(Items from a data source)
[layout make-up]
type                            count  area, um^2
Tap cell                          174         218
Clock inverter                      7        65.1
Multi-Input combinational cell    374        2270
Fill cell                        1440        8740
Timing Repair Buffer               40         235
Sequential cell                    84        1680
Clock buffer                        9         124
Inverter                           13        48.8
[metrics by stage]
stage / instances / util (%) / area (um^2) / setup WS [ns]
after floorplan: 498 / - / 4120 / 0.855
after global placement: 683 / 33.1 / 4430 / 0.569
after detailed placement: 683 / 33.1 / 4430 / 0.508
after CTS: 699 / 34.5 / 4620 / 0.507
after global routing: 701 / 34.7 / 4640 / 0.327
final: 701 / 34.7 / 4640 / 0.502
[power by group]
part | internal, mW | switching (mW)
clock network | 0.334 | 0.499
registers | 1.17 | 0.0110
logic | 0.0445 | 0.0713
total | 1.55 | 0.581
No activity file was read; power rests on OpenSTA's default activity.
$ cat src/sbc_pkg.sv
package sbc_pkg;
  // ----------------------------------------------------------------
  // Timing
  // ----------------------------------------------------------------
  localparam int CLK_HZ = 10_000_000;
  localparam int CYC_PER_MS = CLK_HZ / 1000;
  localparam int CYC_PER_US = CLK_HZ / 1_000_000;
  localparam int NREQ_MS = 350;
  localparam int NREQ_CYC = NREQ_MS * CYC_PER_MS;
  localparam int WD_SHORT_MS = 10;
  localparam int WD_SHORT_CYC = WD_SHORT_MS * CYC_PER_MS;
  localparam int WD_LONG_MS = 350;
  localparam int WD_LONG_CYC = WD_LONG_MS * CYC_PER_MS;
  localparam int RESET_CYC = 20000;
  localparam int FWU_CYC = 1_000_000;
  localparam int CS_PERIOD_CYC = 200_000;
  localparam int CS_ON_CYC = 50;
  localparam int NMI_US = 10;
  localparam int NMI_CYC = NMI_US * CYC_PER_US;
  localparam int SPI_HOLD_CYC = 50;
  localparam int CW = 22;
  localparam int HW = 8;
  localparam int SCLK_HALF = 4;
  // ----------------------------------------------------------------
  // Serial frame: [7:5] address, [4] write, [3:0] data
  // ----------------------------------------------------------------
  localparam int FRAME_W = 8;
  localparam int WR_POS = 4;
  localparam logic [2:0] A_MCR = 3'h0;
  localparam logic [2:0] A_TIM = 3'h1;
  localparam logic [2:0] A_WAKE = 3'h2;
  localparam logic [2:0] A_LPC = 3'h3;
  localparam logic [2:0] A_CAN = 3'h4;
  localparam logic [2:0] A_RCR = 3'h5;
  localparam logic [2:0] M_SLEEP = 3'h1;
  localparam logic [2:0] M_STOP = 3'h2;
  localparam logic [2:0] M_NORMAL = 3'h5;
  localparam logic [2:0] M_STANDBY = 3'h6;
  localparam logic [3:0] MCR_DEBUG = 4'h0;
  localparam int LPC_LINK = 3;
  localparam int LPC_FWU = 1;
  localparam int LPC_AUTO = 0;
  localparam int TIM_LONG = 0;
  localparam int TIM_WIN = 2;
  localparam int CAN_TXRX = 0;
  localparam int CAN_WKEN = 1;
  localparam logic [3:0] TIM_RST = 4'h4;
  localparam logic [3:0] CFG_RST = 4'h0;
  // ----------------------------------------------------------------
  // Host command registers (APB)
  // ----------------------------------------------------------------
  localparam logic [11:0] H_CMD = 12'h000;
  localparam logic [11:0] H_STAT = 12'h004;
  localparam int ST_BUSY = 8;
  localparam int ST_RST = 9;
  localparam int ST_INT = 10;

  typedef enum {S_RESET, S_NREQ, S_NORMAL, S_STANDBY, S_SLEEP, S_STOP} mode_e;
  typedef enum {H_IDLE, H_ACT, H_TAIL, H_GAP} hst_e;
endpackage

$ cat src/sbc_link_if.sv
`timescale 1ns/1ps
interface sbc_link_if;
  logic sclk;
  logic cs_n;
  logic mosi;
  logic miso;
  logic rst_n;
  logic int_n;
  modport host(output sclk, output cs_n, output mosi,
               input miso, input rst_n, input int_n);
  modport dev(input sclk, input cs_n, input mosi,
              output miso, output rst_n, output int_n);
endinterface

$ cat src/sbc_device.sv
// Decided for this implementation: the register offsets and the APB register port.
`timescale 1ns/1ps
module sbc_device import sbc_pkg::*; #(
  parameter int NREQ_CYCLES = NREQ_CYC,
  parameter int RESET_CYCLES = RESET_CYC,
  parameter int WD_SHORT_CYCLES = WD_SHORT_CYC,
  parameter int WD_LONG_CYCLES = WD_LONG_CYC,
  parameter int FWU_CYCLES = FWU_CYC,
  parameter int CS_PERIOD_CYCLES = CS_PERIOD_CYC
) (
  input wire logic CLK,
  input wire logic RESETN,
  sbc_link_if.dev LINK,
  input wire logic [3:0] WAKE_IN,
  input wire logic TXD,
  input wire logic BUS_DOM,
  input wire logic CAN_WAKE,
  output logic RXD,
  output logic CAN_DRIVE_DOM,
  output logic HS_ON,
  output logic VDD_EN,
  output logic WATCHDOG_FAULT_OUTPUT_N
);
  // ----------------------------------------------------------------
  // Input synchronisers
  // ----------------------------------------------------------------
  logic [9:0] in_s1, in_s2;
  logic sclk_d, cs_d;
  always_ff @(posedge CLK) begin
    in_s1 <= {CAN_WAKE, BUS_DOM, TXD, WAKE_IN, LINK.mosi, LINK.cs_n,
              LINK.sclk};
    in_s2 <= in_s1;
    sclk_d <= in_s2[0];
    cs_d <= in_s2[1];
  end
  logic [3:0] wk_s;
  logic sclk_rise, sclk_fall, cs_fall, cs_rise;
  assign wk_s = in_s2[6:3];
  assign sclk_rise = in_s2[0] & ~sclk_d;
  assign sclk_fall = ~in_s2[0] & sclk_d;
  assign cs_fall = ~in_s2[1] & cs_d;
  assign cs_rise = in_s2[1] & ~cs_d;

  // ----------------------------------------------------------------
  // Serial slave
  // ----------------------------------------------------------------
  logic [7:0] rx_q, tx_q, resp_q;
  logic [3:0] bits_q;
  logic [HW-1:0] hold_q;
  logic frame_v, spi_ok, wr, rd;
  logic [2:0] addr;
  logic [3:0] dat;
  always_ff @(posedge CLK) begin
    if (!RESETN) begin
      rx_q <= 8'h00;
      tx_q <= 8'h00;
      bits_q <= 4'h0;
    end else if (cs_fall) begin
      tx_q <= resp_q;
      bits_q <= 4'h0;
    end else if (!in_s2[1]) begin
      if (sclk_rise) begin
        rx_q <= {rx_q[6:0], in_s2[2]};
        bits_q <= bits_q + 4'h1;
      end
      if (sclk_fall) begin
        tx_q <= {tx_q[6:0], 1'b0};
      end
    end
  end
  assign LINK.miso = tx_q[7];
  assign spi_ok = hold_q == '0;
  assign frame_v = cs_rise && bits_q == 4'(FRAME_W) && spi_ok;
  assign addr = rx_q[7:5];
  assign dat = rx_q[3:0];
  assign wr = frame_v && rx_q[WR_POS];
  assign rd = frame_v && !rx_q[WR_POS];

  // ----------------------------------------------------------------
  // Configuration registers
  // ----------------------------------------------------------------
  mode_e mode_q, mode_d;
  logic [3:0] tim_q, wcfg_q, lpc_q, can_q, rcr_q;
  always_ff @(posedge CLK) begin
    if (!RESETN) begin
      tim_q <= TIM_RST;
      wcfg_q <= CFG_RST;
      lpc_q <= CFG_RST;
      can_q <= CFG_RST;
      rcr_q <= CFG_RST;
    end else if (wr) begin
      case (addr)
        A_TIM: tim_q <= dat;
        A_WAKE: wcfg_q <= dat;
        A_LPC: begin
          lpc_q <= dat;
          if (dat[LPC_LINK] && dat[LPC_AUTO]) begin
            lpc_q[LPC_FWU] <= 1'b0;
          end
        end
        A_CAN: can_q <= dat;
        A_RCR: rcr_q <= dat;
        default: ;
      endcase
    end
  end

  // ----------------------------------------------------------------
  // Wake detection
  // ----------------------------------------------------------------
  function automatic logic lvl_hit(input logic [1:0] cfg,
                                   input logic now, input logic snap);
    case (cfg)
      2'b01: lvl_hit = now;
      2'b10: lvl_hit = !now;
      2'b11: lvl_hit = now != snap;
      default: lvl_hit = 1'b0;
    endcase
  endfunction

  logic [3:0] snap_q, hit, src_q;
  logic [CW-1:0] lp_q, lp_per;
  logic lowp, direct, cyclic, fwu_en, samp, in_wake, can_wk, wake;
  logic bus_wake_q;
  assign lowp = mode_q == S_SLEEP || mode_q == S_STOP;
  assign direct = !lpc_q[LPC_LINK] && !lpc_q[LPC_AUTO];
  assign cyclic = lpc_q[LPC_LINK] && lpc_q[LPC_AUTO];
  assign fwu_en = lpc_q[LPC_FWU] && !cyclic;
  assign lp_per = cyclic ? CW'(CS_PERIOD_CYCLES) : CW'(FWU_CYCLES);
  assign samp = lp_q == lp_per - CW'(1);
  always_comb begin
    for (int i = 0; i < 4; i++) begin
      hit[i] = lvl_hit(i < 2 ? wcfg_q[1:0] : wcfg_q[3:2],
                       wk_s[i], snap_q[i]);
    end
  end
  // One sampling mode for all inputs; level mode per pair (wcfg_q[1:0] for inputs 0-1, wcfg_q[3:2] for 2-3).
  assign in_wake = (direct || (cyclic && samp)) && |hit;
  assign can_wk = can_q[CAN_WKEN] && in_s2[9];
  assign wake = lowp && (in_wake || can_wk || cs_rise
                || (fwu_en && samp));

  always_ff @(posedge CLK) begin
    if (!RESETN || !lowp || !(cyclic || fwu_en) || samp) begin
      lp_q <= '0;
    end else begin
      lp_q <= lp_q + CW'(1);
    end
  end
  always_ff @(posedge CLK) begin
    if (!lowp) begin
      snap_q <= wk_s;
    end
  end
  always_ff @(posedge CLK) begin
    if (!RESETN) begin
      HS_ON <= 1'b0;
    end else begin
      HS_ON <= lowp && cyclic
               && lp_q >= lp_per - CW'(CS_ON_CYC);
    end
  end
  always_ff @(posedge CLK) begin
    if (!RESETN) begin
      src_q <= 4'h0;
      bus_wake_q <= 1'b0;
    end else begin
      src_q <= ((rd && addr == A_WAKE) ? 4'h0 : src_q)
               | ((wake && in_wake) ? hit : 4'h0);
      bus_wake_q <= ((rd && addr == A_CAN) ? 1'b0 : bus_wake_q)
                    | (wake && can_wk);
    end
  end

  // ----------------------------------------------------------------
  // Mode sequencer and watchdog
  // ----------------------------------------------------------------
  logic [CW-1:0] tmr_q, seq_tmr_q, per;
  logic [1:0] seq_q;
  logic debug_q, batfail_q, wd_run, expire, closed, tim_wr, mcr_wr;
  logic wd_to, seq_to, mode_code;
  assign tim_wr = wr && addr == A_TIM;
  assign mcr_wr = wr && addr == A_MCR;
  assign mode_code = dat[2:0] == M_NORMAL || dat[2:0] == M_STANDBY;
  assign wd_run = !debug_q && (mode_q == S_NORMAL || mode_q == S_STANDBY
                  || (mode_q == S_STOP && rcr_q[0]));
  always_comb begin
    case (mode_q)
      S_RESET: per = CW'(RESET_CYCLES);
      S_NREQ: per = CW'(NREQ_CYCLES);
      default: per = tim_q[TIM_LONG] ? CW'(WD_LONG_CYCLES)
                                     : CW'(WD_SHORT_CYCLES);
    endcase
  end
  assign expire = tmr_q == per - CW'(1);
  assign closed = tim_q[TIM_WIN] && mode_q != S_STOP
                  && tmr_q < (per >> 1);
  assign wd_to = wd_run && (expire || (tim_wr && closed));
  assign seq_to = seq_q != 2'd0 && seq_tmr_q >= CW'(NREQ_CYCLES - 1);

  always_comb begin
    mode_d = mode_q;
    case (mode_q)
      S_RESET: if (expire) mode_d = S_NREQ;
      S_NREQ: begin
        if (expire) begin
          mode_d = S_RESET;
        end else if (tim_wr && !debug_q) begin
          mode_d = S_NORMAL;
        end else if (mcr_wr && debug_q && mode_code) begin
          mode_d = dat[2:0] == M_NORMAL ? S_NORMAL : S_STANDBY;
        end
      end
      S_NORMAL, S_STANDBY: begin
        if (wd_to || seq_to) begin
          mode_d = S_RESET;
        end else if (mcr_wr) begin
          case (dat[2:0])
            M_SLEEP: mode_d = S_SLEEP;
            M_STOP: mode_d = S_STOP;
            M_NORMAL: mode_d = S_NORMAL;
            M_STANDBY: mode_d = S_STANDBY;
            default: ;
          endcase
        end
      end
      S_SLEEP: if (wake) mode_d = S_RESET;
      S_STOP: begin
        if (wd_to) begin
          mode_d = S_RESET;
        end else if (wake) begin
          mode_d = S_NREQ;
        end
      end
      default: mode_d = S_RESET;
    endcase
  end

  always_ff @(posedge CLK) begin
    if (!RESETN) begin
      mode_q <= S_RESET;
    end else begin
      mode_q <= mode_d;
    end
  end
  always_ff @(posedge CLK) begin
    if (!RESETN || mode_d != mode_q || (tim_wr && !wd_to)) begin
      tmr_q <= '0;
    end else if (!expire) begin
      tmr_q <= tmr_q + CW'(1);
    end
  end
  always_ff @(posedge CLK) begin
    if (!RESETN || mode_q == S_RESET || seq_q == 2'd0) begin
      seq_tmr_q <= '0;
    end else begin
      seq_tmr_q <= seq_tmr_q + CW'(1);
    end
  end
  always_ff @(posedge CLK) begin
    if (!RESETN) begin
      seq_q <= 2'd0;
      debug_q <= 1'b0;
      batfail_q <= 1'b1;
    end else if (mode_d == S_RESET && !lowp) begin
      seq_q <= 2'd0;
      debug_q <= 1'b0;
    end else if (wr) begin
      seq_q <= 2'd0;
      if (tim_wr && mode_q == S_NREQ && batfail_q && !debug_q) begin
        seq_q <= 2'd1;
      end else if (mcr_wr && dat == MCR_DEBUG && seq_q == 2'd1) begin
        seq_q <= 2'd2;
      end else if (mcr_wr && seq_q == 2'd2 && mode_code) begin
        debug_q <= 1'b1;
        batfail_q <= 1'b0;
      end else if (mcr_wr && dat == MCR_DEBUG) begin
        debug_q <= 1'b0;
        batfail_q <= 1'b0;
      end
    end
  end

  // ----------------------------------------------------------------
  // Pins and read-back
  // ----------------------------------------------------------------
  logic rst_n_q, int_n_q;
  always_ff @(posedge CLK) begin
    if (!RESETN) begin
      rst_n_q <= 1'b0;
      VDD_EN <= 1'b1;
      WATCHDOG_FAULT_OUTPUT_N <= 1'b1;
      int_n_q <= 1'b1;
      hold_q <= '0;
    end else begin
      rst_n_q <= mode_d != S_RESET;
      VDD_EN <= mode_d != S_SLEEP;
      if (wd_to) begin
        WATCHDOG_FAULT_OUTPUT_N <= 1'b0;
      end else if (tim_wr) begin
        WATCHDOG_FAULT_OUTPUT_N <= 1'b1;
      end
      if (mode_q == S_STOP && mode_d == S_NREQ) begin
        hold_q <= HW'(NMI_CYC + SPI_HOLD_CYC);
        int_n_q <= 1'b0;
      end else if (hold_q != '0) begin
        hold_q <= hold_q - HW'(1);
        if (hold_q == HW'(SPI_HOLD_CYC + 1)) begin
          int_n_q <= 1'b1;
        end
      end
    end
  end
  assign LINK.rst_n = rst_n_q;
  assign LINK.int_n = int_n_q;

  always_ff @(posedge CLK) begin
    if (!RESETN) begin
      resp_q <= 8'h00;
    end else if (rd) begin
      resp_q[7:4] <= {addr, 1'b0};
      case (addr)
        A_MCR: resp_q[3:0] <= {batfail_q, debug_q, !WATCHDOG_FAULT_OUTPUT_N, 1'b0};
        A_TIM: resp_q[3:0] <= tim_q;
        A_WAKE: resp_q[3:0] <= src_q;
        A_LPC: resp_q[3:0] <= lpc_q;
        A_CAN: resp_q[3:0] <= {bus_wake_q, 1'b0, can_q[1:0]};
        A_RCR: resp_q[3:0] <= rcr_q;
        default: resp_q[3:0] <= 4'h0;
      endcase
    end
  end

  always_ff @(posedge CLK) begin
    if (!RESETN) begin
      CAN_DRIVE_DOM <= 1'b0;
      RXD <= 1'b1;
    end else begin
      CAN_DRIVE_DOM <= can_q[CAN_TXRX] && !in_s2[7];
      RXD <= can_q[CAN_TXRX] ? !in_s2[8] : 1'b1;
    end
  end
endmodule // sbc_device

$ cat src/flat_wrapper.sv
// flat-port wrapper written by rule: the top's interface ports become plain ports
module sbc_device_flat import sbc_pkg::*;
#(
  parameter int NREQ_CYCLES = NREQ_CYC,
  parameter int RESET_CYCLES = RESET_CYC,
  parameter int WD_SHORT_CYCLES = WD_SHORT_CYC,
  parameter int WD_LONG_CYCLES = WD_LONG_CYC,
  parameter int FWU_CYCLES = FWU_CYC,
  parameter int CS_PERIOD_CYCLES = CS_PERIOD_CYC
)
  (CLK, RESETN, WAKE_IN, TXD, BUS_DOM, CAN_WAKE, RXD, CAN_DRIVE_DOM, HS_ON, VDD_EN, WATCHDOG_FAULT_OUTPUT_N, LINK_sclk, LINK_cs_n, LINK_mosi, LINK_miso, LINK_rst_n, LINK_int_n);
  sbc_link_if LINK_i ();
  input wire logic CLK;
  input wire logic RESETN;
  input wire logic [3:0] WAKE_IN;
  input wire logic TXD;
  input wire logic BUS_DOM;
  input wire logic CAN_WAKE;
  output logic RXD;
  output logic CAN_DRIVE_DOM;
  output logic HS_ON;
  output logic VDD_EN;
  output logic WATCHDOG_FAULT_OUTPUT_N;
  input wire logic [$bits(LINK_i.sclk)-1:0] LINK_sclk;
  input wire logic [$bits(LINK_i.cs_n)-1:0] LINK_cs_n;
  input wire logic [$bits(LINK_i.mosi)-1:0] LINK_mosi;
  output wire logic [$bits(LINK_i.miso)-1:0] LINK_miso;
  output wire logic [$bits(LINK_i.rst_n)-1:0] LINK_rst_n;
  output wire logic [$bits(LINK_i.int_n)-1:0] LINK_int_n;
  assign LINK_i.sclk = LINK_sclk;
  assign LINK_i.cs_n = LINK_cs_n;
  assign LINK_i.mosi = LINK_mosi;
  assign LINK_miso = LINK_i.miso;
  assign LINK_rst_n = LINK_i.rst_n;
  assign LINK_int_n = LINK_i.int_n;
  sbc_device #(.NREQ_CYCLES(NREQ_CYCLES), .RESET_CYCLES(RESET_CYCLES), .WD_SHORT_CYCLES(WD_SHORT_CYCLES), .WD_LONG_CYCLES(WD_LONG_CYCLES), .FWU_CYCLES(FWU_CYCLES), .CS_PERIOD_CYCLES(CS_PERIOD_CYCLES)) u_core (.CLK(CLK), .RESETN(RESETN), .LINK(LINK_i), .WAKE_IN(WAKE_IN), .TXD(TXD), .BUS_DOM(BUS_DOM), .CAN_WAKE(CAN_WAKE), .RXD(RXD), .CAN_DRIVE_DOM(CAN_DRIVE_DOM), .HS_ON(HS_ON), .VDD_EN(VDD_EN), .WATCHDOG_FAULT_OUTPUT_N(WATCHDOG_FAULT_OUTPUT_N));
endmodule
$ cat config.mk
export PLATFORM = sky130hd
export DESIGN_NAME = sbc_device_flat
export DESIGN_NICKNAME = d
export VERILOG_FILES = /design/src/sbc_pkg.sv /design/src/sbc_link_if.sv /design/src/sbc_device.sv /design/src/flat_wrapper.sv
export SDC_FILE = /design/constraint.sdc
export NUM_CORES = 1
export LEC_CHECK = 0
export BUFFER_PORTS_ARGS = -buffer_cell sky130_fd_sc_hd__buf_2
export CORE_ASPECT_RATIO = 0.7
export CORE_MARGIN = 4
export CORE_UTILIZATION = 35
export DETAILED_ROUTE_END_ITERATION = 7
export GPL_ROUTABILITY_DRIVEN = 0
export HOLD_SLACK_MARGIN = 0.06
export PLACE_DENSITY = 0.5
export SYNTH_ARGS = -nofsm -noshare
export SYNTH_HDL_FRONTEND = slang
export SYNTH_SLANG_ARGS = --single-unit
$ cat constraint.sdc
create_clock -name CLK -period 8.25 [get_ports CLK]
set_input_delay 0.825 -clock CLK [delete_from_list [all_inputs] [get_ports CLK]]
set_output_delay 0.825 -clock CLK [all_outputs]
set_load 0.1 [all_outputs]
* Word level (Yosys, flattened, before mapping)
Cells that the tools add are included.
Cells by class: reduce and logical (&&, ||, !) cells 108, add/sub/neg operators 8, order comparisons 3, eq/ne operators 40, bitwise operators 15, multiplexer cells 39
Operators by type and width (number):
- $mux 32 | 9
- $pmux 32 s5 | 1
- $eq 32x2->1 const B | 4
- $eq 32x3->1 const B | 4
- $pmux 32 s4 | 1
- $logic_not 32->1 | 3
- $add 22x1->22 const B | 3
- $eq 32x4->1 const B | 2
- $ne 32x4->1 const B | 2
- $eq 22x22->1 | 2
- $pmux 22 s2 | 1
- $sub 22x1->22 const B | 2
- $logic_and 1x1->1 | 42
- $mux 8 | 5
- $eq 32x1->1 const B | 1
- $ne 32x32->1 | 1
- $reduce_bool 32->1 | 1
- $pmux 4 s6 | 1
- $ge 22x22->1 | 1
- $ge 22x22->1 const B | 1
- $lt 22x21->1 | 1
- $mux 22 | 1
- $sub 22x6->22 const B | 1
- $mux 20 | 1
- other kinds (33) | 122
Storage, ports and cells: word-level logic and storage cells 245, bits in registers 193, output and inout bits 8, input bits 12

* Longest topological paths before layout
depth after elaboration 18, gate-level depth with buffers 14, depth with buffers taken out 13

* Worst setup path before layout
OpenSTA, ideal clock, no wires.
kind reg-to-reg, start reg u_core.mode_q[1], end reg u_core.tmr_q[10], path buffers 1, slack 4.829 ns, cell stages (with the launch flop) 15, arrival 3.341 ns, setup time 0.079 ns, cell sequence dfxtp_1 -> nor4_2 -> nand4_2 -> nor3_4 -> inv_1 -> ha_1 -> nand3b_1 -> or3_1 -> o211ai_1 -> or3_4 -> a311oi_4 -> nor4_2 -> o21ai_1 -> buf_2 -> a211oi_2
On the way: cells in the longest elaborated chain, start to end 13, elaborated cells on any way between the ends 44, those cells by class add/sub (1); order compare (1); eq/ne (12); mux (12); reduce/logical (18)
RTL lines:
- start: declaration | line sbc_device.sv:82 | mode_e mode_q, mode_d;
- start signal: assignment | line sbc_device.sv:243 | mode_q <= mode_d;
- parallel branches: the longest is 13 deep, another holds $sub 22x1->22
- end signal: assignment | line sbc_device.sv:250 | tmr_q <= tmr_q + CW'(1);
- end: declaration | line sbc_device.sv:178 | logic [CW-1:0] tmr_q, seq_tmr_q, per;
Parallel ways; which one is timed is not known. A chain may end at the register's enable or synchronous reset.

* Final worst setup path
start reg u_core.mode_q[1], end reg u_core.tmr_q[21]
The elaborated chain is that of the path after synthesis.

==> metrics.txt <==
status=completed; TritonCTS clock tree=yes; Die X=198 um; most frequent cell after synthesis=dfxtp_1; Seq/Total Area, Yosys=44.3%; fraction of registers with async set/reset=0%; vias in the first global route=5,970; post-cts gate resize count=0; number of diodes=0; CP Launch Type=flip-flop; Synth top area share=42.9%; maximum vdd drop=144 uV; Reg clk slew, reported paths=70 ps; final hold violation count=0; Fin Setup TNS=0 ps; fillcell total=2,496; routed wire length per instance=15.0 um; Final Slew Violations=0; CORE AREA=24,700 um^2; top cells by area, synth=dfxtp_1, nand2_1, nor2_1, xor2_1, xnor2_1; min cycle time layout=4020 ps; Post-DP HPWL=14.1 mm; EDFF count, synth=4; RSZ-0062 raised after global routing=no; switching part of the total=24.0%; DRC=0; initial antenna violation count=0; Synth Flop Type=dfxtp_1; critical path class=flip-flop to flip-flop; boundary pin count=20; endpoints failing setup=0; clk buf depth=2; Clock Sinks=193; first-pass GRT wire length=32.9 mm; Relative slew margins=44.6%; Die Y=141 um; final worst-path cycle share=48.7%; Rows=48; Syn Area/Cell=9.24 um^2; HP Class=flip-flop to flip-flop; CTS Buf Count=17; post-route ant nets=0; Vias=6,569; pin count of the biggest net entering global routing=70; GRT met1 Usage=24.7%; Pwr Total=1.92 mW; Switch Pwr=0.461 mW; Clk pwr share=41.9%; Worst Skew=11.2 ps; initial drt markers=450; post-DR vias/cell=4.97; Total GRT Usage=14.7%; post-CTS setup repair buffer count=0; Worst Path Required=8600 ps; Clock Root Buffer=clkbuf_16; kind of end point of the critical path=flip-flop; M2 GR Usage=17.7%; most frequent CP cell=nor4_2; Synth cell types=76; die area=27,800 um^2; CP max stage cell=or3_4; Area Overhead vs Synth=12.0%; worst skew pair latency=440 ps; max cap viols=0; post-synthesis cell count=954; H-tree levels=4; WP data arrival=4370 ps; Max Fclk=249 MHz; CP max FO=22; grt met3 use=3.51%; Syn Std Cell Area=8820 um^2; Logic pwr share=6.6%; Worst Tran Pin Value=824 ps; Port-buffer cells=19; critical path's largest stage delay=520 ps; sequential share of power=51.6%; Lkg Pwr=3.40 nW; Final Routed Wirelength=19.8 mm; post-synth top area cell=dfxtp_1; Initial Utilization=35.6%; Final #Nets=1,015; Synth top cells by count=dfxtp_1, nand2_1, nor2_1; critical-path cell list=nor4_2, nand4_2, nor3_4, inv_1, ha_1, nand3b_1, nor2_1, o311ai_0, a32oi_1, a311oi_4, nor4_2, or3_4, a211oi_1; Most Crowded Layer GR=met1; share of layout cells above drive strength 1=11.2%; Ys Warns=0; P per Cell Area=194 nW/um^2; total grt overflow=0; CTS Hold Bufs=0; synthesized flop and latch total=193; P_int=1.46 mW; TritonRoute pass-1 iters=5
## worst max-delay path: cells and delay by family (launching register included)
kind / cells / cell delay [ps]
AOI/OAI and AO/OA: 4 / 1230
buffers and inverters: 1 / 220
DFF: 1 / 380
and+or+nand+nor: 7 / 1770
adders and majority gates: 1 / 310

> [Exercise prompt] All that is wanted is the stretch of lines above from the one containing "default: lvl_hit = 1'b0;" through the one containing "wcfg_q[3:2] for 2-3).", duplicated exactly.

> [Response to this exercise]
      default: lvl_hit = 1'b0;
    endcase
  endfunction

  logic [3:0] snap_q, hit, src_q;
  logic [CW-1:0] lp_q, lp_per;
  logic lowp, direct, cyclic, fwu_en, samp, in_wake, can_wk, wake;
  logic bus_wake_q;
  assign lowp = mode_q == S_SLEEP || mode_q == S_STOP;
  assign direct = !lpc_q[LPC_LINK] && !lpc_q[LPC_AUTO];
  assign cyclic = lpc_q[LPC_LINK] && lpc_q[LPC_AUTO];
  assign fwu_en = lpc_q[LPC_FWU] && !cyclic;
  assign lp_per = cyclic ? CW'(CS_PERIOD_CYCLES) : CW'(FWU_CYCLES);
  assign samp = lp_q == lp_per - CW'(1);
  always_comb begin
    for (int i = 0; i < 4; i++) begin
      hit[i] = lvl_hit(i < 2 ? wcfg_q[1:0] : wcfg_q[3:2],
                       wk_s[i], snap_q[i]);
    end
  end
  // One sampling mode for all inputs; level mode per pair (wcfg_q[1:0] for inputs 0-1, wcfg_q[3:2] for 2-3).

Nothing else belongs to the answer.